Señora de nadie Durante los años siguientes, se dedicó a viajar por Oriente, divorciarse del golfista pero robarle el apellido, casarse con un arqueólogo especializado en Ur y Nínive una docena de años mayor (que ciertamente entraba en la categoría de Esposo de Agatha) y escribir una novela todos los años, entre las cuales se encuentran algunas de sus más famosas, y con motivos: Testigo de cargo (1933), Asesinato en el Orient Express (1934), Muerte en el Nilo/Poirot en Egipto (1937) y Diez negritos (1939). En 1932 hizo su aparición Miss Jane Marple, la rival eterna dePoirot en la adoración de sus lectores. Recuerda Christie en su mejor tono de viejecita diabólica á la Marple: “La señorita Marple entró tan calladamente a mi vida que apenas advertí su llegada. Miss Marple no es en modo alguno un retrato de mi abuela, es una solterona mucho más demandante. Pero hay una cosa que sí tiene en común con ella: siempre espera lo peor de todo y de todos. Y siempre tiene razón”. Al poco tiempo comenzó a adaptar sus novelas para teatro y radio, después de que la coartada infalible de Roger Ackroyd se convirtiera en un éxito. Luego comenzó a escribir específicamente para teatro, 17 piezas en total (La ratonera, una versión remozada de Tres ratones ciegos, viene representándose ininterrumpidamente en el mismo teatro londinense desde 1952. Los derechos para cine están vendidos desde esa época, pero el contrato especifica que la película sólo puede filmarse seis meses después de que la obra baje de cartel). Sin contar, por supuesto, los centenares de adaptaciones, versiones, homenajes y plagios para cine, esos whodunit que Alfred Hitchcock anatemizaba por dentro y por fuera de sus películas y que el público corría a ver. Tanto como lo haría ahora, 93 novelas después.

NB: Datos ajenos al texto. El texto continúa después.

### src/rtl/sync_debounce.sv
// Synchronizes an asynchronous level input and accepts a change only after it
// has held for DB_CYCLES qualifying en-samples; reports edges and qualification.
module sync_debounce #(
    parameter int unsigned SYNC_STAGES = 2,
    parameter int unsigned DB_CYCLES   = 16,
    parameter logic        RESET_VAL   = 1'b0
) (
    input  logic clk,
    input  logic rstn,
    input  logic din,
    input  logic en,
    output logic dout,
    output logic rise,
    output logic fall,
    output logic busy
);

    localparam int unsigned     CW       = $clog2(DB_CYCLES + 1);
    localparam logic [CW-1:0]   CNT_LAST = CW'(DB_CYCLES - 1);

    typedef enum logic {
        STABLE,
        CHANGING
    } state_t;

    logic [SYNC_STAGES-1:0] sync_q;
    logic                   s;

    state_t                 state_q;
    state_t                 state_next;
    logic [CW-1:0]          cnt_q;
    logic [CW-1:0]          cnt_next;
    logic                   dout_q;
    logic                   dout_next;
    logic                   rise_q;
    logic                   rise_next;
    logic                   fall_q;
    logic                   fall_next;
    logic                   busy_q;

    // Plain flop chain, nothing between stages.
    always_ff @(posedge clk or negedge rstn) begin
        if (!rstn) begin
            sync_q <= {SYNC_STAGES{RESET_VAL}};
        end else begin
            sync_q <= {sync_q[SYNC_STAGES-2:0], din};
        end
    end

    assign s = sync_q[SYNC_STAGES-1];

    always_ff @(posedge clk or negedge rstn) begin
        if (!rstn) begin
            state_q <= STABLE;
            cnt_q   <= '0;
            dout_q  <= RESET_VAL;
            rise_q  <= 1'b0;
            fall_q  <= 1'b0;
            busy_q  <= 1'b0;
        end else begin
            state_q <= state_next;
            cnt_q   <= cnt_next;
            dout_q  <= dout_next;
            rise_q  <= rise_next;
            fall_q  <= fall_next;
            busy_q  <= (state_next == CHANGING);
        end
    end

    always_comb begin
        state_next = state_q;
        case (state_q)
            STABLE: begin
                if (s != dout_q) begin
                    state_next = CHANGING;
                end
            end
            CHANGING: begin
                if (s == dout_q) begin
                    state_next = STABLE;
                end else if (en && (cnt_q == CNT_LAST)) begin
                    state_next = STABLE;
                end
            end
            default: state_next = STABLE;
        endcase
    end

    // Next values of the registered outputs; any agreement clears cnt, so no
    // partial credit survives a glitch.
    always_comb begin
        cnt_next  = '0;
        dout_next = dout_q;
        rise_next = 1'b0;
        fall_next = 1'b0;
        if ((state_q == CHANGING) && (s != dout_q)) begin
            if (!en) begin
                cnt_next = cnt_q;
            end else if (cnt_q == CNT_LAST) begin
                dout_next = s;
                rise_next = s;
                fall_next = ~s;
            end else begin
                cnt_next = cnt_q + CW'(1);
            end
        end
    end

    assign dout = dout_q;
    assign rise = rise_q;
    assign fall = fall_q;
    assign busy = busy_q;

endmodule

“Lo más agradable de la escritura, cuando ya se había convertido en un trabajo del que me habría escapado si hubiera sabido hacer otra cosa, era lo que se relacionaba directamente con el dinero. Esto estimulaba mucho mi producción. Me decía a mí misma: Me gustaría derribar el invernadero y hacer en su lugar una galería en la que podamos sentarnos. ¿Cuánto costaría? Hacía mis cálculos y me iba a la máquina de escribir. A su debido tiempo escribía la novela y ya tenía mi galería”. Agatha Christie podría haber techado el planeta entero a esa altura (ya convertida en multimillonaria y en santo y seña de lectores furtivos y furiosos alrededor del mundo hasta su muerte, en 1976), pero siguió escribiendo en tiendas de campaña en las excavaciones de su marido alrededor de la Mesopotamia, regalándole derechos de sus libros a familia y amigos, viajando por todo el mundo y convirtiéndose progresivamente en esa mujer que todos sus lectores, en algún recóndito lugar de su mente, creen que es en realidad una corporación algo sobrenatural.

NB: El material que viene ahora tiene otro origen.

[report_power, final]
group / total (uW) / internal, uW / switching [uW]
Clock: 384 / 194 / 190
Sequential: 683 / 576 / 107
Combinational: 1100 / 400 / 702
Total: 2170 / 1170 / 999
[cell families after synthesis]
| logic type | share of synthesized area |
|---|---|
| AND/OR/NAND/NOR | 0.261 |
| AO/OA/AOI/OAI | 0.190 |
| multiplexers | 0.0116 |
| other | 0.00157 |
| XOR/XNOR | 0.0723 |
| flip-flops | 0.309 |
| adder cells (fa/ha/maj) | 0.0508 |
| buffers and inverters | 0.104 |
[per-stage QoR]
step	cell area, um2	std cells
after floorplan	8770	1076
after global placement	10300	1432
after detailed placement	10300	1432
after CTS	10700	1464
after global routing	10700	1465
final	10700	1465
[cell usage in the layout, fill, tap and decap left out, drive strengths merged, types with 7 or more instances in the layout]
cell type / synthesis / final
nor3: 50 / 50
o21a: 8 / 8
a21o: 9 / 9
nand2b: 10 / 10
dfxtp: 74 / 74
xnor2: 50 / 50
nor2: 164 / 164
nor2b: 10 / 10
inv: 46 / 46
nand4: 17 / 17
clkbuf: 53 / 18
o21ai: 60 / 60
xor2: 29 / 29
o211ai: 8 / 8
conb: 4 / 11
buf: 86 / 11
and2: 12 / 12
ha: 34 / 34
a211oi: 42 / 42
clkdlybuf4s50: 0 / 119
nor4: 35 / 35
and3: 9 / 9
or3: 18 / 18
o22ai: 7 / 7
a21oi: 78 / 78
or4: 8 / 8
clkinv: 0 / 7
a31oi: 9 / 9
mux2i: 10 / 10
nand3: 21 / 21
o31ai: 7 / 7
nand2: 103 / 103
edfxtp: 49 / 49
[src/rtl/alu_share_arb_if.sv]
// rtl/alu_share_arb_if.sv - request/response bundle between two clients and the shared ALU arbiter
interface alu_share_arb_if #(parameter int W = 32);
    logic         req0_valid;
    logic         req0_ready;
    logic [W-1:0] req0_a;
    logic [W-1:0] req0_b;
    logic         req0_cin;
    logic [2:0]   req0_op;
    logic         resp0_valid;
    logic         resp0_ready;
    logic         req1_valid;
    logic         req1_ready;
    logic [W-1:0] req1_a;
    logic [W-1:0] req1_b;
    logic         req1_cin;
    logic [2:0]   req1_op;
    logic         resp1_valid;
    logic         resp1_ready;
    logic [W:0]   resp_result;
    logic         busy;

    modport slave (
        input  req0_valid, req0_a, req0_b, req0_cin, req0_op, resp0_ready,
        input  req1_valid, req1_a, req1_b, req1_cin, req1_op, resp1_ready,
        output req0_ready, resp0_valid, req1_ready, resp1_valid, resp_result, busy
    );

    modport master (
        output req0_valid, req0_a, req0_b, req0_cin, req0_op, resp0_ready,
        output req1_valid, req1_a, req1_b, req1_cin, req1_op, resp1_ready,
        input  req0_ready, resp0_valid, req1_ready, resp1_valid, resp_result, busy
    );
endinterface

[src/rtl/alu_share_arb.sv]
// rtl/alu_share_arb.sv - round-robin arbiter sharing one ripple ALU between two requesters
module nbit_ALU #(parameter int W = 32) (
    input  logic [W-1:0] a,
    input  logic [W-1:0] b,
    input  logic         c_in,
    input  logic [2:0]   alop,
    output logic [W:0]   result
);
    always_comb begin
        logic [W:0]   c;
        logic [W-1:0] bx;
        logic [W-1:0] s;
        bx = (alop == 3'b101) ? ~b : ((alop == 3'b100) ? '0 : b);
        c    = '0;
        s    = '0;
        c[0] = c_in;
        for (int i = 0; i < W; i++) begin
            s[i]   = a[i] ^ bx[i] ^ c[i];
            c[i+1] = (a[i] & bx[i]) | (c[i] & (a[i] ^ bx[i]));
        end
        case (alop)
            3'b000:  result = {c[W], s};
            3'b001:  result = {1'b0, a & b};
            3'b010:  result = {1'b0, a | b};
            3'b011:  result = {1'b0, a ^ b};
            3'b100:  result = {c[W], s};
            // subtract reports borrow, the inverse of the adder carry
            3'b101:  result = {~c[W], s};
            3'b110:  result = {1'b0, ~(a | b)};
            default: result = {1'b0, b};
        endcase
    end
endmodule

module alu_share_arb #(parameter int W = 32) (
    input  logic            clk,
    input  logic            reset,
    alu_share_arb_if.slave  bus
);
    typedef enum logic [1:0] {IDLE, EXEC, RESP} state_t;

    state_t       state;
    logic         owner;
    logic         last_grant;
    logic [W-1:0] op_a;
    logic [W-1:0] op_b;
    logic         op_cin;
    logic [2:0]   op_code;
    logic [W:0]   alu_y;
    logic [W:0]   result_q;
    logic         resp0_q;
    logic         resp1_q;
    logic         busy_q;
    logic         any_req;
    logic         grant1;
    logic         owner_ready;

    nbit_ALU #(.W(W)) u_alu (
        .a      (op_a),
        .b      (op_b),
        .c_in   (op_cin),
        .alop   (op_code),
        .result (alu_y)
    );

    // requester 1 wins only when alone or when requester 0 had the previous grant
    assign any_req     = bus.req0_valid | bus.req1_valid;
    assign grant1      = bus.req1_valid & (~bus.req0_valid | ~last_grant);
    assign owner_ready = owner ? bus.resp1_ready : bus.resp0_ready;

    assign bus.req0_ready  = ~reset & (state == IDLE) & bus.req0_valid & ~grant1;
    assign bus.req1_ready  = ~reset & (state == IDLE) & grant1;
    assign bus.resp0_valid = resp0_q;
    assign bus.resp1_valid = resp1_q;
    assign bus.resp_result = result_q;
    assign bus.busy        = busy_q;

    always_ff @(posedge clk) begin
        if (reset) begin
            state      <= IDLE;
            owner      <= 1'b0;
            last_grant <= 1'b1;
            op_a       <= '0;
            op_b       <= '0;
            op_cin     <= 1'b0;
            op_code    <= '0;
            result_q   <= '0;
            resp0_q    <= 1'b0;
            resp1_q    <= 1'b0;
            busy_q     <= 1'b0;
        end else begin
            case (state)
                IDLE: begin
                    if (any_req) begin
                        owner      <= grant1;
                        last_grant <= grant1;
                        op_a       <= grant1 ? bus.req1_a   : bus.req0_a;
                        op_b       <= grant1 ? bus.req1_b   : bus.req0_b;
                        op_cin     <= grant1 ? bus.req1_cin : bus.req0_cin;
                        op_code    <= grant1 ? bus.req1_op  : bus.req0_op;
                        busy_q     <= 1'b1;
                        state      <= EXEC;
                    end
                end
                EXEC: begin
                    result_q <= alu_y;
                    resp0_q  <= ~owner;
                    resp1_q  <= owner;
                    state    <= RESP;
                end
                RESP: begin
                    if (owner_ready) begin
                        resp0_q <= 1'b0;
                        resp1_q <= 1'b0;
                        busy_q  <= 1'b0;
                        state   <= IDLE;
                    end
                end
                default: state <= IDLE;
            endcase
        end
    end
endmodule

[src/flat_wrapper.sv]
// flat-port wrapper written by rule: the top's interface ports become plain ports
module alu_share_arb_flat 
#(parameter int W = 32)
  (clk, reset, bus_req0_valid, bus_req0_a, bus_req0_b, bus_req0_cin, bus_req0_op, bus_resp0_ready, bus_req1_valid, bus_req1_a, bus_req1_b, bus_req1_cin, bus_req1_op, bus_resp1_ready, bus_req0_ready, bus_resp0_valid, bus_req1_ready, bus_resp1_valid, bus_resp_result, bus_busy);
  alu_share_arb_if #(.W(W)) bus_i ();
  input  logic clk;
  input  logic reset;
  input wire logic [$bits(bus_i.req0_valid)-1:0] bus_req0_valid;
  input wire logic [$bits(bus_i.req0_a)-1:0] bus_req0_a;
  input wire logic [$bits(bus_i.req0_b)-1:0] bus_req0_b;
  input wire logic [$bits(bus_i.req0_cin)-1:0] bus_req0_cin;
  input wire logic [$bits(bus_i.req0_op)-1:0] bus_req0_op;
  input wire logic [$bits(bus_i.resp0_ready)-1:0] bus_resp0_ready;
  input wire logic [$bits(bus_i.req1_valid)-1:0] bus_req1_valid;
  input wire logic [$bits(bus_i.req1_a)-1:0] bus_req1_a;
  input wire logic [$bits(bus_i.req1_b)-1:0] bus_req1_b;
  input wire logic [$bits(bus_i.req1_cin)-1:0] bus_req1_cin;
  input wire logic [$bits(bus_i.req1_op)-1:0] bus_req1_op;
  input wire logic [$bits(bus_i.resp1_ready)-1:0] bus_resp1_ready;
  output wire logic [$bits(bus_i.req0_ready)-1:0] bus_req0_ready;
  output wire logic [$bits(bus_i.resp0_valid)-1:0] bus_resp0_valid;
  output wire logic [$bits(bus_i.req1_ready)-1:0] bus_req1_ready;
  output wire logic [$bits(bus_i.resp1_valid)-1:0] bus_resp1_valid;
  output wire logic [$bits(bus_i.resp_result)-1:0] bus_resp_result;
  output wire logic [$bits(bus_i.busy)-1:0] bus_busy;
  assign bus_i.req0_valid = bus_req0_valid;
  assign bus_i.req0_a = bus_req0_a;
  assign bus_i.req0_b = bus_req0_b;
  assign bus_i.req0_cin = bus_req0_cin;
  assign bus_i.req0_op = bus_req0_op;
  assign bus_i.resp0_ready = bus_resp0_ready;
  assign bus_i.req1_valid = bus_req1_valid;
  assign bus_i.req1_a = bus_req1_a;
  assign bus_i.req1_b = bus_req1_b;
  assign bus_i.req1_cin = bus_req1_cin;
  assign bus_i.req1_op = bus_req1_op;
  assign bus_i.resp1_ready = bus_resp1_ready;
  assign bus_req0_ready = bus_i.req0_ready;
  assign bus_resp0_valid = bus_i.resp0_valid;
  assign bus_req1_ready = bus_i.req1_ready;
  assign bus_resp1_valid = bus_i.resp1_valid;
  assign bus_resp_result = bus_i.resp_result;
  assign bus_busy = bus_i.busy;
  alu_share_arb #(.W(W)) u_core (.clk(clk), .reset(reset), .bus(bus_i));
endmodule
[config.mk]
export PLATFORM = sky130hd
export DESIGN_NAME = alu_share_arb_flat
export DESIGN_NICKNAME = d
export VERILOG_FILES = /design/src/rtl/alu_share_arb_if.sv /design/src/rtl/alu_share_arb.sv /design/src/flat_wrapper.sv
export SDC_FILE = /design/constraint.sdc
export NUM_CORES = 1
export LEC_CHECK = 0
export CORE_MARGIN = 5
export CORE_UTILIZATION = 60
export CTS_BUF_LIST = sky130_fd_sc_hd__clkbuf_8
export DETAILED_ROUTE_END_ITERATION = 6
export DONT_BUFFER_PORTS = 1
export PLACE_DENSITY = 0.79
export SLEW_MARGIN = 20
export SYNTH_ARGS = -nofsm -noshare
export SYNTH_HDL_FRONTEND = slang
export SYNTH_SLANG_ARGS = --single-unit
[constraint.sdc]
create_clock -name clk -period 15.3 [get_ports clk]
set_input_delay 1.53 -clock clk [delete_from_list [all_inputs] [get_ports clk]]
set_output_delay 1.53 -clock clk [all_outputs]
set_load 0.02 [all_outputs]
==> out/metrics.yaml <==
outcome:
  status: "complete, no violations"
logic_synthesis:
  syn_area_per_cell_um2: 7.58
  synth_fp_nets: 1265
  yosys_most_used_dff: "dfxtp_1"
  synthTopCellsByArea: "dfxtp_1, ha_1, o21ai_0, nand2_1, fa_1"
  synth_cells: 1027
  yosys.area.top_type_share_pct: 27.8
  syn_area_mm2: 0.00779
  synth-seq-cells: 108
  yosysSeqAreaShare_pct: 27.8
  yosys_warnings: 0
  synth.distinct_cells: 34
  synth_edf_count: 0
  synth-async-reset-ratio_pct: 0
  synth_area_leader_cell: "dfxtp_1"
power_and_ir_drop:
  p_per_area_mw_per_mm2: 106
  switching_share_pct: 37.2
  peakVddDrop_mv: 0.0750
  leakage_nw: 3.15
  sequentialPowerShare_pct: 43.4
  p_switching_mw: 0.317
  p_int_mw: 0.534
  pwr-share-clk_pct: 25.4
  pwr-share-comb_pct: 31.2
route:
  drt_wl_total_mm: 20.7
  drtAntennaViolNets: 0
  remaining_drc_errors: 0
  num_vias: 7145
  drt_iter0_markers: 658
  first_pass_iters: 5
  wire_per_inst_um: 18.1
  post_drt_via_cell_ratio: 6.24
cells_and_area:
  final_area_mm2: 0.00806
  fin_nets: 1206
  drive_above_1_share_pct: 7.61
  syn2layout_area_growth_pct: 3.50
  n_antenna_cell: 0
place:
  placed_area_mm2: 0.00778
  place_congestion: 0.818
  hpwl_mm: 13.2
  io_buffers: 0
worst_setup_path:
  endpoint_kind: "flop"
  slowest_stage: "fa_1"
  setup.worst_path.class: "flop to flop"
  max_stage_delay_ns: 0.47
  crit_top_cell: "fa_1"
  required_ns: 15.58
  critPathLaunchType: "flop"
  cp_max_fo: 3
  cp.arrival_ns: 15.01
sta:
  finalSetupTns_ns: 0
  relSlewSlack_pct: 31.6
  setup-violations-final: 0
  worstMarginPinSlew_ns: 1.02
  finalCritPeriodShare_pct: 96.2
  period_needed_ns: 14.72
  drv_slew: 0
  clock-skew-final_ns: 0.0160
  finalHoldViolations: 0
  rsz0062_at_grt: "no"
  clock.fmax_mhz: 67.9
cts:
  htree_levels: 3
  clock_sinks: 108
  cts_buffers: 9
  clock_path_buffers: 2
  cts_tree: "built"
  cts_hold_buf: 0
  clk_pin_slew_ns: 0.10
  cts_root_buf: "clkbuf_8"
  clock_latency_ns: 0.40
floorplan:
  boundaryPins: 180
  start_util_pct: 61.5
  die-area_mm2: 0.0154
  fp.dieW_um: 124
  die_y_um: 124
  coreArea_mm2: 0.0127
  rows: 41
global_routing:
  gr-total-overflow: 0
  grt_max_degree: 137
  grt_pass1_wl_mm: 33.4
  grt_usage_pct: 27.1
  antenna_found_initial: 0
  first_global_vias: 6743
run:
  cap_viol_max_count: 0
hold_path:
  hp-class: "flop to flop"
-- logic make-up (layout without fill, tap and decap cells) --
group | count (synthesis) | in the layout | synth area share, %
flops | 108 | 108 | 27.8
buf+inv | 188 | 134 | 9.82
simple gates | 262 | 262 | 13.8
mux | 2 | 2 | 0.257
compound gates | 371 | 371 | 29.8
fa+ha+maj | 96 | 96 | 18.5
-- metal layers --
layer  global-route usage (%)  wire, um
met1                     35.7      8740
met2                     44.3      9750
met3                     6.49      1800
met4                     8.21       411
met5                        0         0
-- worst paths after layout --
path | start | endpoint | slack [ns] | depth (start not counted)
max reg2reg | u_core.op_code[1] | u_core.bus.resp_result[31] | 0.58 | 39
max | u_core.op_code[1] | u_core.bus.resp_result[31] | 0.58 | 39
min reg2reg | u_core.op_b[0] | u_core.bus.resp_result[0] | 0.56 | 2
min | u_core.op_b[0] | u_core.bus.resp_result[0] | 0.56 | 2
-- sequential cells by signal, indices dropped and copies added, names as in the netlist --
name	cells
u_core.bus.resp_result	33
u_core.op_a	32
u_core.op_b	32
u_core.op_code	3
u_core.state	2
u_core.bus.busy	1
u_core.bus.resp0_valid	1
u_core.bus.resp1_valid	1
u_core.last_grant	1
u_core.op_cin	1
u_core.owner	1
-- cell type report --
class | count | area (um^2)
clock buffer | 11 | 151
clock inverter | 5 | 98.8
fill | 1148 | 4610
inverter | 101 | 379
multi-input combinational | 731 | 4920
sequential | 108 | 2160
tap | 172 | 215
timing repair buffer | 17 | 131
-- synthesized netlist by cell type (all sizes together) (2+ instances only) --
library cell    n
nor2           71
o2bb2ai        31
mux2i           2
dfxtp         108
nand2b          7
a211oi         30
a22oi           3
o21ai         132
a31oi          70
fa             32
nand2         173
a21oi          37
a32oi          30
nor2b           3
buf            29
and3            2
o22ai          31
nand3b          2
a2111oi         3
clkbuf         58
ha             64
inv           101
-- cells in the final DEF, fill, tap and decap left out, types with 2 or more instances in the layout --
| master | n |
|---|---|
| nor2_1 | 53 |
| a21oi_1 | 36 |
| a31oi_1 | 70 |
| o21ai_0 | 132 |
| nand2_1 | 172 |
| a2111oi_0 | 3 |
| fa_2 | 13 |
| nor2b_2 | 2 |
| nor2_2 | 18 |
| buf_4 | 16 |
| a211oi_1 | 30 |
| a22oi_1 | 3 |
| bufinv_16 | 3 |
| fa_1 | 19 |
| nand2b_1 | 6 |
| inv_1 | 101 |
| ha_1 | 64 |
| clkbuf_8 | 11 |
| a32oi_1 | 30 |
| nand3b_1 | 2 |
| and3_1 | 2 |
| o2bb2ai_1 | 31 |
| o22ai_1 | 31 |
| mux2i_1 | 2 |
| dfxtp_1 | 107 |
-- critical path: cells and delay by family, from the launching register on --
kind                     cells  cell delay (ns)
AND/OR/NAND/NOR              2             0.21
AO/OA/AOI/OAI                3             0.39
buffers and inverters        2             0.15
adder cells (fa/ha/maj)     32            13.54
flip-flops                   1             0.33
-- timing repair --
action / CTS / global route
setup buffers: 0 / 0
gates resized for setup: 3 / 8
pin swaps: 1 / 0
endpoints found under the setup margin: 2 / 3
-- per-stage QoR --
| step | std cells | worst slack [ns] | total power [mW] | utilization [%] | hold slack (ns) |
|---|---|---|---|---|---|
| detailed placement | 1129 | -0.117 | 0.633 | 61.4 | 0.549 |
| finish | 1145 | 0.579 | 0.851 | 63.6 | 0.565 |
| global placement | 1129 | 0.0193 | 0.627 | 61.4 | 0.535 |
| CTS | 1145 | 0.0489 | 0.850 | 63.4 | 0.564 |
| floorplan | 1027 | 0.00111 | 0.568 | - | 0.500 |
| global route | 1145 | 0.00875 | 0.909 | 63.6 | 0.586 |
-- power by group through the flow --
stage	Combinational [mW]	Clock, mW	Sequential, mW
5_1_grt	0.304	0.230	0.375
3_3_place_gp	0.254	0	0.373
6_report	0.266	0.216	0.369
4_1_cts	0.262	0.219	0.368
3_5_place_dp	0.259	0	0.375
2_1_floorplan	0.208	0	0.360
Note: power is estimated with default switching activity, not from simulation.
==> patch, RTL diff (same flow settings) <==
Re-encode `state_t` (3 states) as one-hot, 3 bits wide.
--- a/src/rtl/alu_share_arb.sv
+++ b/src/rtl/alu_share_arb.sv
@@ -37,7 +37,7 @@
     input  logic            reset,
     alu_share_arb_if.slave  bus
 );
-    typedef enum logic [1:0] {IDLE, EXEC, RESP} state_t;
+    typedef enum logic [2:0] {IDLE = 3'b001, EXEC = 3'b010, RESP = 3'b100} state_t;
 
     state_t       state;
     logic         owner;
Formal check against the unedited RTL: no difference found for any inputs over 4 cycles, from zero or initial values and one cycle with reset high; so few cycles prove little.
==> patch against the original RTL <==
- synthesized cell count fell by 6.0%
- critical endpoint unchanged
- sequential cell count rose by 1
- non-clock buffer count fell by 5
- final area rose by 2.2%
- power rose by 3.3%
- routed wire length fell by 7.5%
- sequential share of layout area fell by 0.34 points
- area after synthesis rose by 2.5%
- setup slack improved by 2.5 ps
- largest power group unchanged
- largest cell class unchanged
==> patch: results (changes against the original RTL) <==
DRT iter0 DRCs 491 (was 658); slowest CP cell fa_1 (unchanged); mux share of post-synthesis cell area 8.777% (was 0.2570%); Resize count post-CTS 3 (unchanged); dpl ws -94.64 ps (was -117.4 ps); post-DR vias/cell 6.073 (was 6.240); n_diodes 0 (unchanged); largest net degree at the start of global routing 112 (was 137); post-synthesis sequential area ratio 27.34% (was 27.76%); final core occ 62.72% (was 63.62%); max reg flops 33 (unchanged); Clk pin slew, worst setup/hold paths between 100 and 150 ps; layout cell share with drive strength beyond 1 6.550% (was 7.605%); Pleak 3.266 nW (was 3.148 nW); switching power 344.8 uW (was 316.8 uW); FILL cells 1172 (was 1148); area fraction in compound gates after synthesis 22.16% (was 29.83%); GP Congestion 0.8373 (was 0.8180); sequential power about 370 uW; drt pass-1 iters 5 (unchanged); Max Clock Skew 17.63 ps (was 15.98 ps); Total Wirelength 19140 um (was 20700 um); routed vias 6632 (was 7145); placed cell area 0.008011 sq mm (was 0.007780 sq mm); global-route wire length before repair 31320 um (was 33360 um); worst slew pin tran 1079 ps (was 1024 ps); hold crit path type register to register (unchanged); root buf cell clkbuf_8 (unchanged); Avg Cell Area, Syn 8.272 sq um (was 7.584 sq um); most instantiated cells after synthesis nor2_1 (151), dfxtp_1 (109), a211oi_1 (99) (was nand2_1 (173), o21ai_0 (132), dfxtp_1 (108)); vias in the first global route 6328 (was 6743); Synthesized Nets 1203 (was 1265); ys async rst share 0% (unchanged); Detail Placement HPWL 12810 um (was 13180 um); port buffer count 0 (unchanged); synth top area cells dfxtp_1 (27%), ha_1 (10%), a211oi_1 (9.3%) (was dfxtp_1 (28%), ha_1 (10%), o21ai_0 (8.5%)); CP arrival 15060 ps (was 15010 ps); Synth cell types 43 (was 34); critical path's largest stage delay 520 ps (was 470 ps); post-synthesis xor/xnor area fraction 2.304% (was 0%); Nets 1149 (was 1206); status finished, final reports clean (unchanged); total CTS buffers 9 (unchanged); Critical Path Fanout Max 3 (unchanged); Comb power frac 37.5% (was 31.2%); H-tree levels 3 (unchanged); Seq pwr share 42.2% (was 43.4%); CTS Buffer Depth 2 (unchanged); post-synthesis adder-cell area fraction 18.06% (was 18.51%); Max VDD drop 0.05728 mV (was 0.07503 mV); ys flop type dfxtp_1 (unchanged); Yosys warning total 0 (unchanged); largest family of logic cells by synthesized area compound AO/OA/AOI/OAI gates (unchanged); Worst-Skew Late Latency 400 ps (about the same); initial antenna violation count 0 (unchanged); All-Layer GR Usage 23.88% (was 27.10%); Post-CTS Setup Bufs 0 (unchanged)
## patch: cell count changes in the layout (fill, tap and decap cells not counted), sizes merged, moves of 21 or more
| cell | before | now |
|---|---|---|
| o21ai | 132 | 45 |
| nor2 | 71 | 151 |
| nand2 | 173 | 95 |
| a211oi | 30 | 99 |
| mux2i | 2 | 70 |
| a31oi | 70 | 3 |
| inv | 102 | 70 |
| o2bb2ai | 31 | 0 |
| a32oi | 30 | 0 |
| o221a | 0 | 21 |
| xnor2 | 0 | 21 |
## patch: critical path, delay by kind of cell (launching register included)
| family | cells | cell delay, ps |
|---|---|---|
| adders and majority gates | 32 | 13140 |
| and+or+nand+nor | 5 | 770 |
| DFF | 1 | 340 |
| AOI/OAI and AO/OA | 2 | 250 |
| buffers and inverters | 2 | 140 |
## patch: layout make-up
cell class                 instances  area share (%)
timing repair buffer              12           1.139
sequential                       109           26.50
inverter                          69           3.143
multi-input combinational        710           64.18
clock inverter                     4          0.3644
clock buffer                      12           2.004
tap                              176           2.672
## patch: worst paths after layout
kind	startpoint	to	slack, ps	cells past startpoint
min	u_core.op_a[30]$_SDFFE_PP0P_	u_core.op_a[30]$_SDFFE_PP0P_	530	2
max	u_core.op_code[1]$_SDFFE_PP0P_	u_core.bus.resp_result[31]$_SDFFE_PP0P_	580	41
min reg2reg	u_core.op_a[30]$_SDFFE_PP0P_	u_core.op_a[30]$_SDFFE_PP0P_	530	2
max reg2reg	u_core.op_code[1]$_SDFFE_PP0P_	u_core.bus.resp_result[31]$_SDFFE_PP0P_	580	41
## patch: layer usage
metal	up-vias	global-route usage [%]	wire [um]
li1	3248	-	-
met1	3132	30.47	8324
met2	225	40.78	9241
met3	27	4.264	1256
met4	0	8.355	319
met5	-	0	0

Almendras amargas, Ltd. Si se lo piensa un poco, es muy probable que Agatha Christie haya sido la única beneficiaria de un pacto mefistofélico. Y sus resultados, bastante menos inocuos de lo que parece. Al instalar el asesinato en las prácticas usuales de la vida civilizada –dentro de la cual, efectivamente, una vida más o menos da exactamente lo mismo que otra– y convertirlo en un juego mental que se juega por sobre el nivel de los mortales, sus novelas consiguen instalar una suerte de mundo paralelo sancionado únicamente por el conteo de células grises de Poirot. La moraleja en la que insistía Christie podría no ser necesariamente de índole moral. El asesino pierde, no porque sea “el villano”, sino porque se equivoca, porque es menos inteligente que sus cazadores. Si no se es mejor que los detectives, más vale dedicarse a la inocencia, y si se tiene mala suerte, a ser la pelota necesaria para el juego: la víctima. Después de todo, la única persona que ha vendido más libros que Agatha Christie ha sido Dios. Y en ambos casos la cuestión es la misma. El precio de la soberbia es la Caída. O la horca, como prefería llamarla Miss Agatha.